Olympics

Tokyo Olympics face 'real problems,' Australia Olympic head says

Tokyo Games organizers face "real problems" staging the Olympics next year as coronavirus infections continue to soar, senior international Olympic official John Coates said.

John Coates adds organizers must assume no vaccine as worldwide cases continue rise

John Coates, the leader of the IOC's coordination commission for the Tokyo Olympics, said Thursday the Games faces "real problems" as the number of coronavirus cases worldwide continues to soar. (Koji Sasahara/The Associated Press)

Tokyo Games organizers face "real problems" staging the Olympics next year as coronavirus infections continue to soar, senior international Olympic official John Coates said.

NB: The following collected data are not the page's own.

==> run.sh <==
#!/bin/bash
# OpenROAD 26Q1-2900-gdf79404cd8, Yosys 0.63+post, stock flow scripts
make -C /OpenROAD-flow-scripts/flow DESIGN_CONFIG=/design/flow/config.mk WORK_HOME=/design/flow/orfs finish
==> config.mk <==
export PLATFORM = sky130hd
export DESIGN_NAME = alu_top
export DESIGN_NICKNAME = alu_top
export VERILOG_FILES = /design/flow/design.v
export SDC_FILE = /design/flow/constraint.sdc
export NUM_CORES = 4
export LEC_CHECK = 1
export CORE_UTILIZATION = 30
==> constraint.sdc <==
current_design alu_top

set clk_period 1.0
set clk_io_pct 0.2

create_clock -name clk0 -period $clk_period [get_ports {clk}]

set non_clock_inputs [all_inputs -no_clocks]
set_input_delay [expr $clk_period * $clk_io_pct] -clock clk0 $non_clock_inputs
set_output_delay [expr $clk_period * $clk_io_pct] -clock clk0 [all_outputs]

Coates, Australia's Olympic chief and head of the International Olympic Committee's inspectorate for Tokyo, said organizers had to assume there would be no vaccine for COVID-19, or none in sufficient quantity, in time for the Games.

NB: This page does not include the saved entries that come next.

==> ./design.v <==
`timescale 1 ns / 1 ps
module data_collection(
        input wire          system_clk,
        input wire          reset,
        input wire [2:0]    tracking_mode,
        input wire [4:0]    input_data_length,
        input wire          rx_complete,
        input wire [1:0]    rx_error_bit,
        input wire [7:0]    rx_data,
        output wire [1:0]   collection_error_bit,
        input wire          bram_write_idle,
        output wire         bram_write_run,
        output wire         bram_mode,
        output wire [9:0]   bram_addr,
        output wire [31:0]  bram_data
    );
    localparam  SAVE_IDLE       = 0,
                DATA_HEADER     = 1,
                SAVE_DATA       = 2,
                CHECK_CRC       = 3,
                DATA_SPLIT      = 4,
                BRAM_DATA_SAVE  = 5,
                RX_READ_END     = 6;
    localparam  SAVE_DATA_SUCCESS		= 0,
                HEADER_MISMATCH			= 1,
				UNKNOWN_TRACKING_MODE	= 2,
                CHECKSUM_ERROR			= 3;
    localparam  TRACKING_MODE_NONE      = 0,
                TRACKING_MODE_MCC       = 1,
                TRACKING_MODE_RADAR     = 2,
                TRACKING_MODE_MCR       = 3,
                TRACKING_MODE_PROGRAM   = 4;
    localparam  BRAM_ADDR_MCC_AZ            = 4,
                BRAM_ADDR_MCC_EL            = 5,
                BRAM_ADDR_MCC_RANGE         = 6,
                BRAM_ADDR_RADAR_NORTH       = 7,
                BRAM_ADDR_RADAR_EAST        = 8,
                BRAM_ADDR_RADAR_UP          = 9,
                BRAM_ADDR_MCR_AZ            = 10,
                BRAM_ADDR_MCR_EL            = 11,
                BRAM_ADDR_PRE_PROGRAM_AZ    = 12,
                BRAM_ADDR_PRE_PROGRAM_EL    = 13,
                BRAM_ADDR_POSITION_AZ       = 14,
                BRAM_ADDR_POSITION_EL       = 15;
    reg [7:0] received_data;
    reg [7:0] rx_data_buffer[27:0];
    reg [2:0] save_state = SAVE_IDLE;
    reg [1:0] data_collection_error_bit = SAVE_DATA_SUCCESS;
    reg [31:0] split_data_1;
    reg [31:0] split_data_2;
    reg [31:0] split_data_3;
    reg tracking_flag;
    reg [4:0] save_data_count;
    always @(posedge system_clk) begin
        if(reset == 1'b0) begin
            save_data_count <= 0;
            save_state <= SAVE_IDLE;
            tracking_flag <= 0;
        end else begin
            case(save_state)
                SAVE_IDLE: begin
                    if(rx_complete == 1'b1)begin
                        received_data <=  rx_data;
                        if(save_data_count <= 1) begin
							tracking_flag <= 0;
                            save_state <= DATA_HEADER;
                        end else begin
                            save_state <= SAVE_DATA;
                        end                        
                    end else begin
                        save_state <= SAVE_IDLE;
                    end
                end
                DATA_HEADER: begin
					if(tracking_mode == TRACKING_MODE_MCC) begin
					   if(received_data == 8'h16) begin
                            rx_data_buffer[save_data_count] <= received_data;
                            save_data_count <= save_data_count + 1'b1;
                        end else begin
                            save_data_count <= 0;
                            data_collection_error_bit <= HEADER_MISMATCH;
                        end
					end else if(tracking_mode == TRACKING_MODE_RADAR) begin
					   if(save_data_count == 0) begin
					       if(received_data == 8'h55) begin
                                rx_data_buffer[save_data_count] <= received_data;
                                save_data_count <= save_data_count + 1'b1;
                            end else begin
                                save_data_count <= 0;
                                data_collection_error_bit <= HEADER_MISMATCH;
                            end
					   end else if(save_data_count == 1) begin
					       if(received_data == 8'hAA) begin
                                rx_data_buffer[save_data_count] <= received_data;
                                save_data_count <= save_data_count + 1'b1;
                            end else begin
                                save_data_count <= 0;
                                data_collection_error_bit <= HEADER_MISMATCH;
                            end
					   end else begin
					       save_data_count <= 0;
					       data_collection_error_bit <= HEADER_MISMATCH;
					   end
                    end else if(tracking_mode == TRACKING_MODE_MCR) begin
                    end else if(tracking_mode == TRACKING_MODE_PROGRAM) begin
                    end else if(tracking_mode == TRACKING_MODE_NONE) begin
					end else begin
					   data_collection_error_bit <= UNKNOWN_TRACKING_MODE;
					end
                    save_state <= RX_READ_END;                
                end
                SAVE_DATA: begin
                    rx_data_buffer[save_data_count] <= received_data;
                    if(save_data_count == input_data_length-1) begin
                        save_data_count <= 0;
                        save_state <= CHECK_CRC;
                    end else begin
                        save_data_count <= save_data_count + 1'b1;
                        save_state <= RX_READ_END;
                    end
                end
                CHECK_CRC: begin
                    save_state <= DATA_SPLIT;
                end
                DATA_SPLIT: begin
                    if(tracking_mode == TRACKING_MODE_MCC) begin
                        split_data_1[2:0]   <= rx_data_buffer[8][7:5];
                        split_data_1[10:3]  <= rx_data_buffer[7];
                        split_data_1[18:11] <= rx_data_buffer[6];
                        if(rx_data_buffer[6][7:7] == 1)begin
                            split_data_1[31:19] <= 13'b0;
                        end else begin
                            split_data_1[31:19] <= 13'b0;
                        end
                        split_data_2[5:0]   <= rx_data_buffer[10][7:2];
                        split_data_2[13:6]  <= rx_data_buffer[9];
                        split_data_2[18:14] <= rx_data_buffer[8][4:0];                        
                        if(rx_data_buffer[8][4:4] == 1)begin
                            split_data_2[31:19] <= 13'b0;
                        end else begin
                            split_data_2[31:19] <= 13'b0;
                        end
                        split_data_3[7:0]   <= rx_data_buffer[13];
                        split_data_3[15:8]  <= rx_data_buffer[12];
                        split_data_3[23:16] <= rx_data_buffer[11];
                        split_data_3[25:24] <= rx_data_buffer[10][1:0];
                        if(rx_data_buffer[10][1:1] == 1)begin
                            split_data_3[31:26] <= 6'b0;
                        end else begin
                            split_data_3[31:26] <= 6'b0;
                        end
                        tracking_flag <= rx_data_buffer[14][7:7];
                    end else if(tracking_mode == TRACKING_MODE_RADAR) begin
                    end else if(tracking_mode == TRACKING_MODE_MCR) begin
                    end else if(tracking_mode == TRACKING_MODE_PROGRAM) begin
                    end else if(tracking_mode == TRACKING_MODE_NONE) begin
                    end
                    save_state <= BRAM_DATA_SAVE;
                end
                BRAM_DATA_SAVE: begin
                    save_state <= SAVE_IDLE;
                    data_collection_error_bit <= SAVE_DATA_SUCCESS;
                end
                RX_READ_END: begin
                    if(rx_complete == 1'b0) begin
                        save_state <= SAVE_IDLE;
                    end else begin
                        save_state <= RX_READ_END;
                    end                    
                end
            endcase
        end
    end
    assign collection_error_bit = data_collection_error_bit;
    localparam  BRAM_SAVE_IDLE      = 0,
                BRAM_WRITE_START    = 1,
                BRAM_WRITE_DATA1    = 2,
                BRAM_WRITE_DATA2    = 3,
                BRAM_WRITE_DATA3    = 4,
                BRAM_WRITE_DONE     = 5;
    reg [2:0] bram_write_state      = BRAM_SAVE_IDLE;
    reg bram_write_run_enable       = 1'h0;
    reg [1:0] bram_write_data_count = 2'h0;
    reg [31:0] reg_bram_data        = 32'h0;
    reg [9:0] reg_bram_addr         = 9'h0;
    reg [2:0] bram_write_done_count = 3'h0;
    reg reg_bram_mode               = 1'b0;
    always @(posedge system_clk) begin
        if(reset == 1'b0) begin
            bram_write_state = BRAM_SAVE_IDLE;            
			bram_write_data_count <= 2'h0;
			bram_write_done_count <= 3'h0;
			bram_write_run_enable <= 1'b0;
            reg_bram_mode <= 1'b0;
        end else begin
            case(bram_write_state)
                BRAM_SAVE_IDLE: begin
                    if(save_state == BRAM_DATA_SAVE)begin
                        bram_write_state <= BRAM_WRITE_START;
                        bram_write_data_count <= 2'h0;
                        bram_write_done_count <= 3'h0;
                        reg_bram_mode <= 1'b1;
                    end else begin
                        reg_bram_mode <= 1'b0;
                    end
                end
                BRAM_WRITE_START: begin
                    bram_write_run_enable = 1'b1;
                    if(bram_write_data_count == 2'd0) begin
                        bram_write_state <= BRAM_WRITE_DATA1;
                    end else if(bram_write_data_count == 2'd1) begin
                        bram_write_state <= BRAM_WRITE_DATA2;
                    end else if(bram_write_data_count == 2'd2) begin
                        bram_write_state <= BRAM_WRITE_DATA3;
                    end else begin
                        bram_write_state <= BRAM_SAVE_IDLE;
                    end
                    bram_write_data_count <= bram_write_data_count + 2'b1;
                end                
                BRAM_WRITE_DATA1: begin
                    bram_write_run_enable = 1'b0;
                    reg_bram_data <= split_data_1;
                    bram_write_state <= BRAM_WRITE_DONE;
                    if(tracking_mode == TRACKING_MODE_MCC) begin
                        reg_bram_addr <= BRAM_ADDR_MCC_AZ;
                    end else if(tracking_mode == TRACKING_MODE_RADAR) begin
                        reg_bram_addr <= BRAM_ADDR_RADAR_NORTH;
                    end else if(tracking_mode == TRACKING_MODE_MCR) begin
                        reg_bram_addr <= BRAM_ADDR_MCR_AZ;
                    end else if(tracking_mode == TRACKING_MODE_PROGRAM) begin
                        reg_bram_addr <= BRAM_ADDR_PRE_PROGRAM_AZ;
                    end else if(tracking_mode == TRACKING_MODE_NONE) begin
                        reg_bram_addr <= BRAM_ADDR_POSITION_AZ;
                    end else begin
                        bram_write_state <= BRAM_SAVE_IDLE;
                    end
                end
                BRAM_WRITE_DATA2: begin
                    bram_write_run_enable = 1'b0;
                    reg_bram_data <= split_data_2;
                    bram_write_state <= BRAM_WRITE_DONE;
                    if(tracking_mode == TRACKING_MODE_MCC) begin
                        reg_bram_addr <= BRAM_ADDR_MCC_EL;
                    end else if(tracking_mode == TRACKING_MODE_RADAR) begin
                        reg_bram_addr <= BRAM_ADDR_RADAR_EAST;
                    end else if(tracking_mode == TRACKING_MODE_MCR) begin
                        reg_bram_addr <= BRAM_ADDR_MCR_EL;
                    end else if(tracking_mode == TRACKING_MODE_PROGRAM) begin
                        reg_bram_addr <= BRAM_ADDR_PRE_PROGRAM_EL;
                    end else if(tracking_mode == TRACKING_MODE_NONE) begin      
                        reg_bram_addr <= BRAM_ADDR_POSITION_EL;              
                    end else begin
                        bram_write_state <= BRAM_SAVE_IDLE;
                    end
                end
                BRAM_WRITE_DATA3: begin
                    bram_write_run_enable = 1'b0;
                    reg_bram_data <= split_data_3;
                    bram_write_state <= BRAM_WRITE_DONE;
                    if(tracking_mode == TRACKING_MODE_MCC) begin
                        reg_bram_addr <= BRAM_ADDR_MCC_RANGE;
                    end else if(tracking_mode == TRACKING_MODE_RADAR) begin
                        reg_bram_addr <= BRAM_ADDR_RADAR_UP;                   
                    end else begin
                        bram_write_state <= BRAM_SAVE_IDLE;
                    end
                end
                BRAM_WRITE_DONE: begin
                    if(bram_write_idle == 1'b1) begin
                        if(bram_write_data_count == 3'd2) begin
                            if(tracking_mode == TRACKING_MODE_MCC || tracking_mode == TRACKING_MODE_RADAR) begin
                                bram_write_state <= BRAM_WRITE_START;
                            end else begin
                                bram_write_state <= BRAM_SAVE_IDLE;
                            end
                        end else if(bram_write_data_count == 3'd3) begin
                            bram_write_state <= BRAM_SAVE_IDLE;
                        end else begin
                            bram_write_state <= BRAM_WRITE_START;
                        end
                    end else begin
                        if(bram_write_done_count == 3'd7) begin 
                            bram_write_state <= BRAM_SAVE_IDLE;
                            bram_write_done_count <= 0;
                        end else begin
                            bram_write_state <= BRAM_WRITE_DONE;
                            bram_write_done_count <= bram_write_done_count + 1'b1;
                        end
                    end
                end
            endcase
        end
    end
    assign bram_write_run   = bram_write_run_enable;
    assign bram_data        = reg_bram_data;
    assign bram_addr        = reg_bram_addr;
    assign bram_mode        = reg_bram_mode;
endmodule
==> ./run.sh <==
#!/bin/bash
# OpenROAD 26Q1-2900-gdf79404cd8, Yosys 0.63+post, stock flow scripts
make -C /OpenROAD-flow-scripts/flow DESIGN_CONFIG=/design/flow/config.mk WORK_HOME=/design/flow/orfs finish
==> ./config.mk <==
export PLATFORM = sky130hd
export DESIGN_NAME = data_collection
export DESIGN_NICKNAME = data_collection
export VERILOG_FILES = /design/flow/design.v
export SDC_FILE = /design/flow/constraint.sdc
export NUM_CORES = 4
export LEC_CHECK = 1
export CORE_UTILIZATION = 50
==> ./constraint.sdc <==
current_design data_collection

set clk_period 6.4
set clk_io_pct 0.2

create_clock -name clk0 -period $clk_period [get_ports {system_clk}]

set non_clock_inputs [all_inputs -no_clocks]
set_input_delay [expr $clk_period * $clk_io_pct] -clock clk0 $non_clock_inputs
set_output_delay [expr $clk_period * $clk_io_pct] -clock clk0 [all_outputs]
==> flow_results.org <==
#+TITLE: Implementation results

** Place
- Post-placement cell area :: between 0.007 and 0.008 mm²
- The placement report lists the number of port buffers as ~53.
- After its last routability iteration, the placer logged a weighted congestion of approximately 0.76.
- HPWL after detailed placement :: 7.542 mm

** Clock tree
- TritonCTS built the clock tree.
- Clock H-tree levels :: 4
- Register clock-pin slew on the reported worst setup and hold paths :: 60 ps
- The clock reaches the later pin of the worst-skew pair after between 400 and 500 ps.
- The post-CTS hold buffer count recorded in the log is 0.
- The clock passes through at most 2 buffers.
- Post-CTS repair changed the size of 0 cells.
- Clock Sink Count :: 186
- Root buf cell :: sky130_fd_sc_hd__clkbuf_16
- In this run the post-CTS setup repair buffer count came out at 0.
- Inserted Clock Buffers :: 17

** Floorplan
- Chip width :: 122.2 µm
- Core Util at FP :: 0.5160
- The floorplan report gives the top-level pin count as 68.
- Chip area :: about 0.015 mm²
- Die Height :: around 120 µm
- The floorplan has about 43 rows.
- Floorplan Core Area :: roughly 0.014 mm²

** Power
- Per the power-grid run, VDD falls by no more than 0.0002653 V.
- The flow reported a cell area power density of around 320 mW/mm².
- For this design the static power due to leakage is about 0.0028 µW.
- Power after layout :: around 2800 µW

** Timing
- Setup repair after global routing left no endpoint under its margin.
- Maximum clock skew at final layout :: around 7.3 ps
- Crit share post-route :: 0.5554
- Actual slew at the worst max-slew pin :: between 800 and 900 ps
- Subtracting the final worst setup slack from the clock period gives about 3600 ps.
- Measured against its own limit, the worst slew margin works out to 0.4630.
- Hold-check failures listed in the final report amount to 0.
- The highest clock rate this design can be run at is 281.3 MHz.
- Final setup vio count :: 0
- For reference, the final report shows the max-slew violation count at 0.
- Sum of negative setup slack :: 0 ps

** Critical path
- Data arrival time of the critical path :: 3600 ps
- Kind of launch point of the worst setup path :: input port
- For reference, the most critical setup path is categorized as in -> reg.
- The startpoint identified for the worst register-to-register timing path is received_data[1].
- Critical path fanouts, max :: 11
- Count of cells along the worst register-to-register path :: 5
- Crit path capture type :: flip-flop
- Data on the critical path is required at its endpoint by approximately 6500 ps.
- STA lists the endpoint of the worst register-to-register path as rx_data_buffer[6][7].
- Register-to-register setup slack :: about 3200 ps

** Route
- Initial DRT Pass Iterations :: 4
- Final antenna-violating net count :: 0
- Number of antenna cells inserted :: 0
- The DRC violation total left in the routed layout is recorded as 0.
- Dividing the detail-routed wire length by the instance count gives between 15 and 20 µm.
- The routed design shows a via density per instance of 5.247.
- Per the log, the first TritonRoute iteration ended with a DRC count of about 370.
- The detailed router placed slightly below 4,000 vias in this run.
- Routed Wire Length :: about 13 mm

** GRT
- GR Util All Layers :: 0.1938
- Number of antenna violations at the first check in global routing :: 0
- The total overflow left after global routing is 0.
- Wire length of the first global-routing pass :: about 19 mm
- Vias in the first global route :: approximately 3,600
- Largest net degree at the start of global routing :: 65

** Synth
- In the synthesized netlist the async set-or-reset flop fraction comes to 0.
- Number of warning messages in the yosys log :: 1
- Register bit count reported by yosys :: between 150 and 200
- Cell area after synthesis :: between 0.007 and 0.008 mm²
- Top_reg_cell synth :: sky130_fd_sc_hd__edfxtp_1
- Portion of the post-synthesis area used by sequential elements :: 0.7488
- EDFF count, synth :: about 170
- After synthesis, the netlist uses 54 different library cells.
- Number of cells in Yosys stat :: around 490
- Synthesis produced a netlist whose cell count is slightly below 500.
- Post-synthesis, Yosys gives the total cell area as 0.007218 mm².
- Each instance of the synthesized netlist takes up on average roughly 15 µm².

** Hold path
- The worst hold path terminates at split_data_2[3].
- Hold path start :: rx_data_buffer[10][5]
- According to the hold report, the worst path is of the reg -> reg type.
- Number of instances on the worst hold path :: 0

** Job
- Number of logged tool warnings :: 34
- Max-capacitance violation count :: 0

** Status
- The run finished with clean final reports.

** Final layout
- Compared with the post-synthesis result, the final layout area differs by 18.06%.
- In the final layout, the multi-input gates occupy 0.001645 mm².
- Registers take about 0.0054 mm².
- After filler insertion, the fill cell instance count of the layout stands at roughly 1,000.
- Proportion of layout cells with a drive suffix above 1 :: 0.08214
- Final std cell area, no fill :: about 0.0085 mm²
[worst max-delay path: stages]
cell                              delay [ps]
sky130_fd_sc_hd__clkdlybuf4s50_1         590
sky130_fd_sc_hd__nor4b_1                 430
sky130_fd_sc_hd__nand2_1                 130
sky130_fd_sc_hd__a211o_1                 310
sky130_fd_sc_hd__o21a_4                  150
sky130_fd_sc_hd__nor4b_4                 700
[cell usage in the layout, fill, tap and decap left out, types with 3 or more instances in the layout]
cell	instances
sky130_fd_sc_hd__edfxtp_1	168
sky130_fd_sc_hd__o211ai_1	3
sky130_fd_sc_hd__buf_4	9
sky130_fd_sc_hd__inv_6	3
sky130_fd_sc_hd__clkinv_2	3
sky130_fd_sc_hd__or4_1	3
sky130_fd_sc_hd__bufinv_16	3
sky130_fd_sc_hd__o21ai_0	13
sky130_fd_sc_hd__nand2_1	54
sky130_fd_sc_hd__xor2_1	5
sky130_fd_sc_hd__nor3_1	15
sky130_fd_sc_hd__nor2b_1	10
sky130_fd_sc_hd__nand3_1	8
sky130_fd_sc_hd__ha_1	12
sky130_fd_sc_hd__a21oi_1	14
sky130_fd_sc_hd__and3_1	3
sky130_fd_sc_hd__nand3b_1	3
sky130_fd_sc_hd__dfxtp_1	18
sky130_fd_sc_hd__clkinvlp_4	4
sky130_fd_sc_hd__nor2_1	15
sky130_fd_sc_hd__conb_1	12
sky130_fd_sc_hd__nor4_1	3
sky130_fd_sc_hd__inv_1	13
sky130_fd_sc_hd__xnor2_1	5
sky130_fd_sc_hd__nor3b_1	5
sky130_fd_sc_hd__a31oi_1	5
sky130_fd_sc_hd__a21boi_0	6
sky130_fd_sc_hd__clkbuf_16	17
sky130_fd_sc_hd__clkdlybuf4s50_1	53
sky130_fd_sc_hd__a22oi_1	20
sky130_fd_sc_hd__and2_1	13
sky130_fd_sc_hd__nand2b_1	9
[state kept, by name, indices dropped and copies added (netlist names), 3 cells and up]
signal / cells
bram_write_done_count: 3
bram_write_state: 3
received_data: 8
reg_bram_addr: 4
reg_bram_data: 26
rx_data_buffer: 64
save_data_count: 5
save_state: 3
split_data_1: 19
split_data_2: 19
split_data_3: 26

"We've got real problems because we've got athletes having to come from 206 different nations," Coates told a roundtable held by Australia's News Corp.

"Yesterday, there was 10,000 new cases in Brazil. Very few countries are as advanced in coping with this as [Australia].

"[Japanese] Prime Minister [Shinzo] Abe says Games can only happen in 2021. We can't postpone it again and we have to assume that there won't be a vaccine or, if there is a vaccine, it won't be sufficient to share around the world."

In March, the IOC and Japanese government took the unprecedented decision to delay the Games, which had been due to start in July, for a year due to the coronavirus outbreak.

'Very different' Olympics

COVID-19 has infected more than five million people and killed about 334,000 people around the world, with countries like Brazil and the United States struggling with thousands of new cases every day.

Coates said Games organizers would need to start planning in October for what could be a "very different" Olympics if there were no signs COVID-19 was being eradicated.

"By October this year, if there are signs that it is being contained but not eradicated, then we are starting to work through it and we're preparing for it now, the different scenarios by which the sport could take place," he said.

"Do we quarantine the Olympic Village? Do all athletes when they get there go into quarantine? Do we restrict having spectators at the venues? Do we separate the athletes from the mixed zone where the media are?

"We'll have a whole range of scenarios we'll start to address this year on the basis that the Games will still take place for the athletes next year.

"But it could be a very different Games to what we're used to."